== Segment start ==

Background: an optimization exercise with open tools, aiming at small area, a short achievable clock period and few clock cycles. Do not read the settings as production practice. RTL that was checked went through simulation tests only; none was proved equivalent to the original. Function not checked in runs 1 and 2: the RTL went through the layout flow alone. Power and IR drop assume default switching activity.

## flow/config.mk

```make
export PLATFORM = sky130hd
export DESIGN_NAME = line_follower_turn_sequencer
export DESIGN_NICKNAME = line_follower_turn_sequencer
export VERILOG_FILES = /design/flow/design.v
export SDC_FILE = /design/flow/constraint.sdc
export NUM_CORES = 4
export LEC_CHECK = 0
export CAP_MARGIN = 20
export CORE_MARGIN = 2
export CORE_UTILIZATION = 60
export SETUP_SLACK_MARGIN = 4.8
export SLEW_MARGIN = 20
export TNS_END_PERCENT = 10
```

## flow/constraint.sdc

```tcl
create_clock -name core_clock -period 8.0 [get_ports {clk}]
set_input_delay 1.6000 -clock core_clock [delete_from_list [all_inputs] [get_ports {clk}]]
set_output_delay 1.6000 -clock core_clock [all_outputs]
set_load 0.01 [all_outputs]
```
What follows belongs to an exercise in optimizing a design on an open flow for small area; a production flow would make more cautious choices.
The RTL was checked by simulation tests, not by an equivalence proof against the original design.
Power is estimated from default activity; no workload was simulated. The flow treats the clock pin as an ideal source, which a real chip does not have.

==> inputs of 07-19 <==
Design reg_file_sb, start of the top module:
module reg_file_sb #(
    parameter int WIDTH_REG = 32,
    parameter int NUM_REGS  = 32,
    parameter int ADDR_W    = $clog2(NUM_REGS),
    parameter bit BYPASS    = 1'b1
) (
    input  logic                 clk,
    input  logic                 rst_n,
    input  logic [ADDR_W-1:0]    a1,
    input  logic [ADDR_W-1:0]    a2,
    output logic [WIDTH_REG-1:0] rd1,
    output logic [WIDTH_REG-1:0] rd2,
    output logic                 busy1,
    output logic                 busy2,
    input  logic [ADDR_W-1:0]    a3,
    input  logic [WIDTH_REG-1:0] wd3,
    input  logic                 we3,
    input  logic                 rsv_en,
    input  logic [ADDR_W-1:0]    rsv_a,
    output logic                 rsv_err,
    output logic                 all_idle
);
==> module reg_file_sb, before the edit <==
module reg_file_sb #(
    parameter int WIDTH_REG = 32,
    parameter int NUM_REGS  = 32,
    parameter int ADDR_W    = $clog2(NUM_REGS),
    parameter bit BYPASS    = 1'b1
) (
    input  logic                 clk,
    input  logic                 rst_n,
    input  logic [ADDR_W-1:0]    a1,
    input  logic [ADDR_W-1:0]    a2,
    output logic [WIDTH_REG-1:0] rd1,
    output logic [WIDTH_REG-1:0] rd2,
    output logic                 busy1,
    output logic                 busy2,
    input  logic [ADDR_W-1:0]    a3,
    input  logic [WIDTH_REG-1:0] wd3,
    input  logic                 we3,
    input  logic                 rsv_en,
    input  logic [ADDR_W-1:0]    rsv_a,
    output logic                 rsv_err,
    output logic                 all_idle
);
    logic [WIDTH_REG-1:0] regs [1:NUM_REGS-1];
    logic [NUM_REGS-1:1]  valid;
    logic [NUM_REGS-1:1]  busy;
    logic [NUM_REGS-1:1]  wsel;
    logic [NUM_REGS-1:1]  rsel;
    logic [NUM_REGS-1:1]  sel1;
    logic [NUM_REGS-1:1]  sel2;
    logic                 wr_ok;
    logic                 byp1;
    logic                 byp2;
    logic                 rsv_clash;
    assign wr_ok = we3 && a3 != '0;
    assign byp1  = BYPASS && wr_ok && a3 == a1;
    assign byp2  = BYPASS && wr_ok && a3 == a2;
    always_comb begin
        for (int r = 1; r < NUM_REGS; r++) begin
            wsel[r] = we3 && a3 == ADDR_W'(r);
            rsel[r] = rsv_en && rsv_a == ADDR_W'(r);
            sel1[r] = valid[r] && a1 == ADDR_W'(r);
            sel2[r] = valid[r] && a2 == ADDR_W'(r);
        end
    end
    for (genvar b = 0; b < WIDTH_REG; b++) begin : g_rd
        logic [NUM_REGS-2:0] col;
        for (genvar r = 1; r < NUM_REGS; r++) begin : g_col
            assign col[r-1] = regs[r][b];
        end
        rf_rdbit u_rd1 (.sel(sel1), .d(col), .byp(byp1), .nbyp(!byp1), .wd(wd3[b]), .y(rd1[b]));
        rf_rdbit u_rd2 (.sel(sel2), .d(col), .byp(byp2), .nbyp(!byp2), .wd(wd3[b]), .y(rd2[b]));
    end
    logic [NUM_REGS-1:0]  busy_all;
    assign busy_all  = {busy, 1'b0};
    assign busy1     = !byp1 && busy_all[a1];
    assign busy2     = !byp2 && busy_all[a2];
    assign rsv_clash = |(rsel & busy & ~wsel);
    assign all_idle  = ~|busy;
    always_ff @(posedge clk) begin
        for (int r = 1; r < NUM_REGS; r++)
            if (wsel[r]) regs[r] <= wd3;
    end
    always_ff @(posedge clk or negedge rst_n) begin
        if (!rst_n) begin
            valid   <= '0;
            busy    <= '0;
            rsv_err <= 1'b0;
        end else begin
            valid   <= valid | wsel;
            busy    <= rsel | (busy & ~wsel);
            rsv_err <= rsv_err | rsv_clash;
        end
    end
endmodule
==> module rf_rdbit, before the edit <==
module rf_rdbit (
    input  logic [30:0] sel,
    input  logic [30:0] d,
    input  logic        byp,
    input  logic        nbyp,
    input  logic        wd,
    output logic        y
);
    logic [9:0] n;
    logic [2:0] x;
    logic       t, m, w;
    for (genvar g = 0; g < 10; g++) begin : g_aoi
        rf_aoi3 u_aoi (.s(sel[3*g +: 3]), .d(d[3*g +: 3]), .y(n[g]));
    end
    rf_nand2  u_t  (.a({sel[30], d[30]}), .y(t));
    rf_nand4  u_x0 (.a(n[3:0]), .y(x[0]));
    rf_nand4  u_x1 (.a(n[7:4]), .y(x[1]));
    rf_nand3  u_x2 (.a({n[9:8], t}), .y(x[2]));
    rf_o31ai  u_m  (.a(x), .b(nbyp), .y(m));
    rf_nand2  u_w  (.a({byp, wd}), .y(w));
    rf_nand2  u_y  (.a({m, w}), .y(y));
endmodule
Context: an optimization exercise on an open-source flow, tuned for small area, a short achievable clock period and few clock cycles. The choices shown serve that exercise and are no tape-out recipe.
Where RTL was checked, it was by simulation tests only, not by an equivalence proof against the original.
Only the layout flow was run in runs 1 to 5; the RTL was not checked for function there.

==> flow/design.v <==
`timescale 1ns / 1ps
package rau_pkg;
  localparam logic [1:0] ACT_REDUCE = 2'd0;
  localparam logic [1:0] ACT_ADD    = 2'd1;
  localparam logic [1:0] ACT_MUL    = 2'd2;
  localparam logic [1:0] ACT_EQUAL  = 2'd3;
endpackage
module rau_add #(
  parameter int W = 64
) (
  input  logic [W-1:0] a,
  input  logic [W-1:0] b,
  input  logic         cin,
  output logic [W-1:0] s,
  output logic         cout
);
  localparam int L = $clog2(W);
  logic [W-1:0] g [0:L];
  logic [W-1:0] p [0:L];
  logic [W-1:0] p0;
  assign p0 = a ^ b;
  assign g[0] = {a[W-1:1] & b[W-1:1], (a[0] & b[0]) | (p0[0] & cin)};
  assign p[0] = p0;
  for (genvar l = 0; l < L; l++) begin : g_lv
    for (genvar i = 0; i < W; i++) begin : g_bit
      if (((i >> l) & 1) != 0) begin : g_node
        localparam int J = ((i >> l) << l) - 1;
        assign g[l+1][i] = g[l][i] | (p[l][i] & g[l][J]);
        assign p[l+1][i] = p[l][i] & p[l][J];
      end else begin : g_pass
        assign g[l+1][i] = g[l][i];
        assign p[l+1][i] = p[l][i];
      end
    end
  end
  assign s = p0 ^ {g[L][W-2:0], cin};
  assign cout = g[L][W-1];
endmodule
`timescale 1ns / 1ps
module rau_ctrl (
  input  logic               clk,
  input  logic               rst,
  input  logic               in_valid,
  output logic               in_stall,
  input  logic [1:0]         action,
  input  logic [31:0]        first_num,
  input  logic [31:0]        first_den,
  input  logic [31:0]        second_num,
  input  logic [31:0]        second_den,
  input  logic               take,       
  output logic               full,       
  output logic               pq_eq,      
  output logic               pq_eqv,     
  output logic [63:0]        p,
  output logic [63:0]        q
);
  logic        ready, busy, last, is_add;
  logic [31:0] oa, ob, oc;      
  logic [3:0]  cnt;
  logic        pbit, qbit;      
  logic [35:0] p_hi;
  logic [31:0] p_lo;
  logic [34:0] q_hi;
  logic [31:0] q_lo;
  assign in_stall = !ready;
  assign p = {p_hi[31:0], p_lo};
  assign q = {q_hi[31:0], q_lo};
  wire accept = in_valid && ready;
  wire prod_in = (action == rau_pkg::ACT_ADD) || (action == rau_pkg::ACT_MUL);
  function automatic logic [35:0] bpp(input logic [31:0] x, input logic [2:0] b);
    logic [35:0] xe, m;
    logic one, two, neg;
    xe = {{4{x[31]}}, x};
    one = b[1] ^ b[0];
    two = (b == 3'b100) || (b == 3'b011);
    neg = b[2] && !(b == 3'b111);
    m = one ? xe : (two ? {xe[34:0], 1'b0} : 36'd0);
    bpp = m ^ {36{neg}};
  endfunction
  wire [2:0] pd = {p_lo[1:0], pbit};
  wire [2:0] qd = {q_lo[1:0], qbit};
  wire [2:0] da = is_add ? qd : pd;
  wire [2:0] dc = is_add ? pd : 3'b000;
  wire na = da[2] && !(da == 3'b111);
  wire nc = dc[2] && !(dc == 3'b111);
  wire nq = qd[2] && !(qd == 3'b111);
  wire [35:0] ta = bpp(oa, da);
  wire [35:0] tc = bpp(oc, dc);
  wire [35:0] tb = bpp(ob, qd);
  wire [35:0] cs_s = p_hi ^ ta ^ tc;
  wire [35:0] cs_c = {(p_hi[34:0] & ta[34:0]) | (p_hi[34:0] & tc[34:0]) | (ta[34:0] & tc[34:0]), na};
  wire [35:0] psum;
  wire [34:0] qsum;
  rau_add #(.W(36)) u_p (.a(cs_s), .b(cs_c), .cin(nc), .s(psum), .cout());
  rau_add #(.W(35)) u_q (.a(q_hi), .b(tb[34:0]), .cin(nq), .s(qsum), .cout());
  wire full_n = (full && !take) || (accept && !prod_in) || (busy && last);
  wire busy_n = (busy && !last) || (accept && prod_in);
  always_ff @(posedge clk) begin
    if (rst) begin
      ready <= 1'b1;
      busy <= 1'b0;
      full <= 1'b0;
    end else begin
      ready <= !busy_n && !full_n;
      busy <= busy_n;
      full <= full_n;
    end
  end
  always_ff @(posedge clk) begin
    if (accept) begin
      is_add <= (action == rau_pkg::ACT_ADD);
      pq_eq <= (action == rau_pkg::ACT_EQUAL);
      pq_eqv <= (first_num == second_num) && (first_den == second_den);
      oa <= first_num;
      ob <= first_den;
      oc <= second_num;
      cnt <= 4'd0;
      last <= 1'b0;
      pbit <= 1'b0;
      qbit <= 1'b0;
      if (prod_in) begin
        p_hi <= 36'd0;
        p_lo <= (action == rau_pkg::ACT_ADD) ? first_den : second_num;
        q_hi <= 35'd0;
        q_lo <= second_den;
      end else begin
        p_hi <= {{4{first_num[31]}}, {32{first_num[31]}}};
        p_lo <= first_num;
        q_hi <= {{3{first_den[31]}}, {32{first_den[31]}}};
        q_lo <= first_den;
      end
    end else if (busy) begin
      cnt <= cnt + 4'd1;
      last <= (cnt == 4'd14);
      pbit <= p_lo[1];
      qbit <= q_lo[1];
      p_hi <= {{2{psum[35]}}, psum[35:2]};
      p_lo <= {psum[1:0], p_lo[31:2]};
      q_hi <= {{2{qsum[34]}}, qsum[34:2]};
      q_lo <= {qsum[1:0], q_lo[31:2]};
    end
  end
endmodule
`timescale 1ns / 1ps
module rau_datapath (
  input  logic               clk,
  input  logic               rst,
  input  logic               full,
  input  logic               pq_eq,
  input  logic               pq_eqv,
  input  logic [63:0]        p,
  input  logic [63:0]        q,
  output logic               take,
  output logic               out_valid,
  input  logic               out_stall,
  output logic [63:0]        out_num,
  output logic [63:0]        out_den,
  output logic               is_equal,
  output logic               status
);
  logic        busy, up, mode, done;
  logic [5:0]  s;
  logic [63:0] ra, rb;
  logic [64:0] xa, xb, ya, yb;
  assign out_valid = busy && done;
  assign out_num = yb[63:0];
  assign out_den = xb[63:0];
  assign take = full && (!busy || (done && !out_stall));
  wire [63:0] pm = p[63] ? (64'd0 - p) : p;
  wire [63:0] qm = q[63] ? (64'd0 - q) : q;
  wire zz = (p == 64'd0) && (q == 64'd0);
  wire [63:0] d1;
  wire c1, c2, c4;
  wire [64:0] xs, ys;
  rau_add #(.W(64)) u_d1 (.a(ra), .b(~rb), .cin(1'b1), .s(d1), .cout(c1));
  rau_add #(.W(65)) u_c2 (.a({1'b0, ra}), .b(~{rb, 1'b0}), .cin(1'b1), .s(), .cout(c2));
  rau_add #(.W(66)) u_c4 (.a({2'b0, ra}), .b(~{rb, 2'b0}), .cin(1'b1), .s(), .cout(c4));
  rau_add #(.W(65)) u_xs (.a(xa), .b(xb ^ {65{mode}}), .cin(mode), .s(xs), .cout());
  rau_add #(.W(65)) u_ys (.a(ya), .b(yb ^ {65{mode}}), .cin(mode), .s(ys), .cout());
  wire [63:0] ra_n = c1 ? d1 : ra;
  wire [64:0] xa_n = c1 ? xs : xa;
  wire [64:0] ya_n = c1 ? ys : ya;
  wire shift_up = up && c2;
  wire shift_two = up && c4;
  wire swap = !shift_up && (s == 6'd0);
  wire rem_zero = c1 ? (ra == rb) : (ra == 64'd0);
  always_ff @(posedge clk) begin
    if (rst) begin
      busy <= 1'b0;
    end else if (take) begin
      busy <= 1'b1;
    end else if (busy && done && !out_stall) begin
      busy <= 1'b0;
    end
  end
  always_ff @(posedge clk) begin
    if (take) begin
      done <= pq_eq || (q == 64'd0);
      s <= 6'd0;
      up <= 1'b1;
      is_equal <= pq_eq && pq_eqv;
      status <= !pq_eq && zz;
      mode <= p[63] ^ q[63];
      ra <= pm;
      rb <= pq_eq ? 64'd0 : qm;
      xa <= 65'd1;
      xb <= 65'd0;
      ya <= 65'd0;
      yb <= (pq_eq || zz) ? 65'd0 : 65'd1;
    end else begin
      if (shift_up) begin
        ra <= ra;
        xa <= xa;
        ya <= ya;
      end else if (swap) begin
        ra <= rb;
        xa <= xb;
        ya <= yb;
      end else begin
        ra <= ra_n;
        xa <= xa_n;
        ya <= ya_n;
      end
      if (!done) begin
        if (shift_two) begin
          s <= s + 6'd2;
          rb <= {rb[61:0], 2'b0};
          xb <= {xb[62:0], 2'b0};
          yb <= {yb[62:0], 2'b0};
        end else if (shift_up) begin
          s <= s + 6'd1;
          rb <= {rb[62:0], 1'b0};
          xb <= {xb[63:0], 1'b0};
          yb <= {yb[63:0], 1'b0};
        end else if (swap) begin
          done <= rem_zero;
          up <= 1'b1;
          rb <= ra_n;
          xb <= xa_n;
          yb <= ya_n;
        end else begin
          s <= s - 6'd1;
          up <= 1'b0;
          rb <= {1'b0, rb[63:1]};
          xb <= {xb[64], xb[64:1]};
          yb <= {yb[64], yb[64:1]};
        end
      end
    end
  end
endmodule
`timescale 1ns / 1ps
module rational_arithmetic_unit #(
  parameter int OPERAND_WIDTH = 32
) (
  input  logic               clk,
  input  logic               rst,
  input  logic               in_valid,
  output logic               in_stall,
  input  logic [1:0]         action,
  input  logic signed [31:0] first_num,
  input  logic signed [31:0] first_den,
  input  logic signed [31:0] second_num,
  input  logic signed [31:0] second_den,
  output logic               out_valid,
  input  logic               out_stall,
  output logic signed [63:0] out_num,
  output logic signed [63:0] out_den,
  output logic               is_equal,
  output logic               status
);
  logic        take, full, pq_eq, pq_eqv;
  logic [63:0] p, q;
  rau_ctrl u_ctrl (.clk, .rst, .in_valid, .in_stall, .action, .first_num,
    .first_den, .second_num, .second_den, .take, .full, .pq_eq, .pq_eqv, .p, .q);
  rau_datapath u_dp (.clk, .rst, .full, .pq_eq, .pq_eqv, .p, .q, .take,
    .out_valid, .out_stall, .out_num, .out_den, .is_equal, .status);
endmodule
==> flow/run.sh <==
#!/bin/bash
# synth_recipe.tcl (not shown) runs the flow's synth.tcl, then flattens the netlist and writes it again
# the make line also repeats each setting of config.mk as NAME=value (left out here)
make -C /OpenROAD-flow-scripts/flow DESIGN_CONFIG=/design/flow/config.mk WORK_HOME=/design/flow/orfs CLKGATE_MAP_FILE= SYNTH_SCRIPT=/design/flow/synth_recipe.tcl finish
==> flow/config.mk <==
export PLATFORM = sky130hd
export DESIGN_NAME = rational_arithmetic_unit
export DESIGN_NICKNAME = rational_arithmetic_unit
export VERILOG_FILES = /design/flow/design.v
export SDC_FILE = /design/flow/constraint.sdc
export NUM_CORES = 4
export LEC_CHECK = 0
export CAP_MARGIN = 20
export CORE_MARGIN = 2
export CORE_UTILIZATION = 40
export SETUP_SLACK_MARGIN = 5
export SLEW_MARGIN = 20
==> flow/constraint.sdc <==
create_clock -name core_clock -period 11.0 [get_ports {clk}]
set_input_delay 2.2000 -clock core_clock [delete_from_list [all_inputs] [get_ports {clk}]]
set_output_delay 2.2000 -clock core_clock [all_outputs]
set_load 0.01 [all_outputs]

== Segment end ==

Within the listing above, the range opens at the line with "assign g[l+1][i] = g[l][i];" and closes at the line with "logic [35:0] p_hi;". Reproduce exactly the lines of that range, including both ends.

        assign g[l+1][i] = g[l][i];
        assign p[l+1][i] = p[l][i];
      end
    end
  end
  assign s = p0 ^ {g[L][W-2:0], cin};
  assign cout = g[L][W-1];
endmodule
`timescale 1ns / 1ps
module rau_ctrl (
  input  logic               clk,
  input  logic               rst,
  input  logic               in_valid,
  output logic               in_stall,
  input  logic [1:0]         action,
  input  logic [31:0]        first_num,
  input  logic [31:0]        first_den,
  input  logic [31:0]        second_num,
  input  logic [31:0]        second_den,
  input  logic               take,       
  output logic               full,       
  output logic               pq_eq,      
  output logic               pq_eqv,     
  output logic [63:0]        p,
  output logic [63:0]        q
);
  logic        ready, busy, last, is_add;
  logic [31:0] oa, ob, oc;      
  logic [3:0]  cnt;
  logic        pbit, qbit;      
  logic [35:0] p_hi;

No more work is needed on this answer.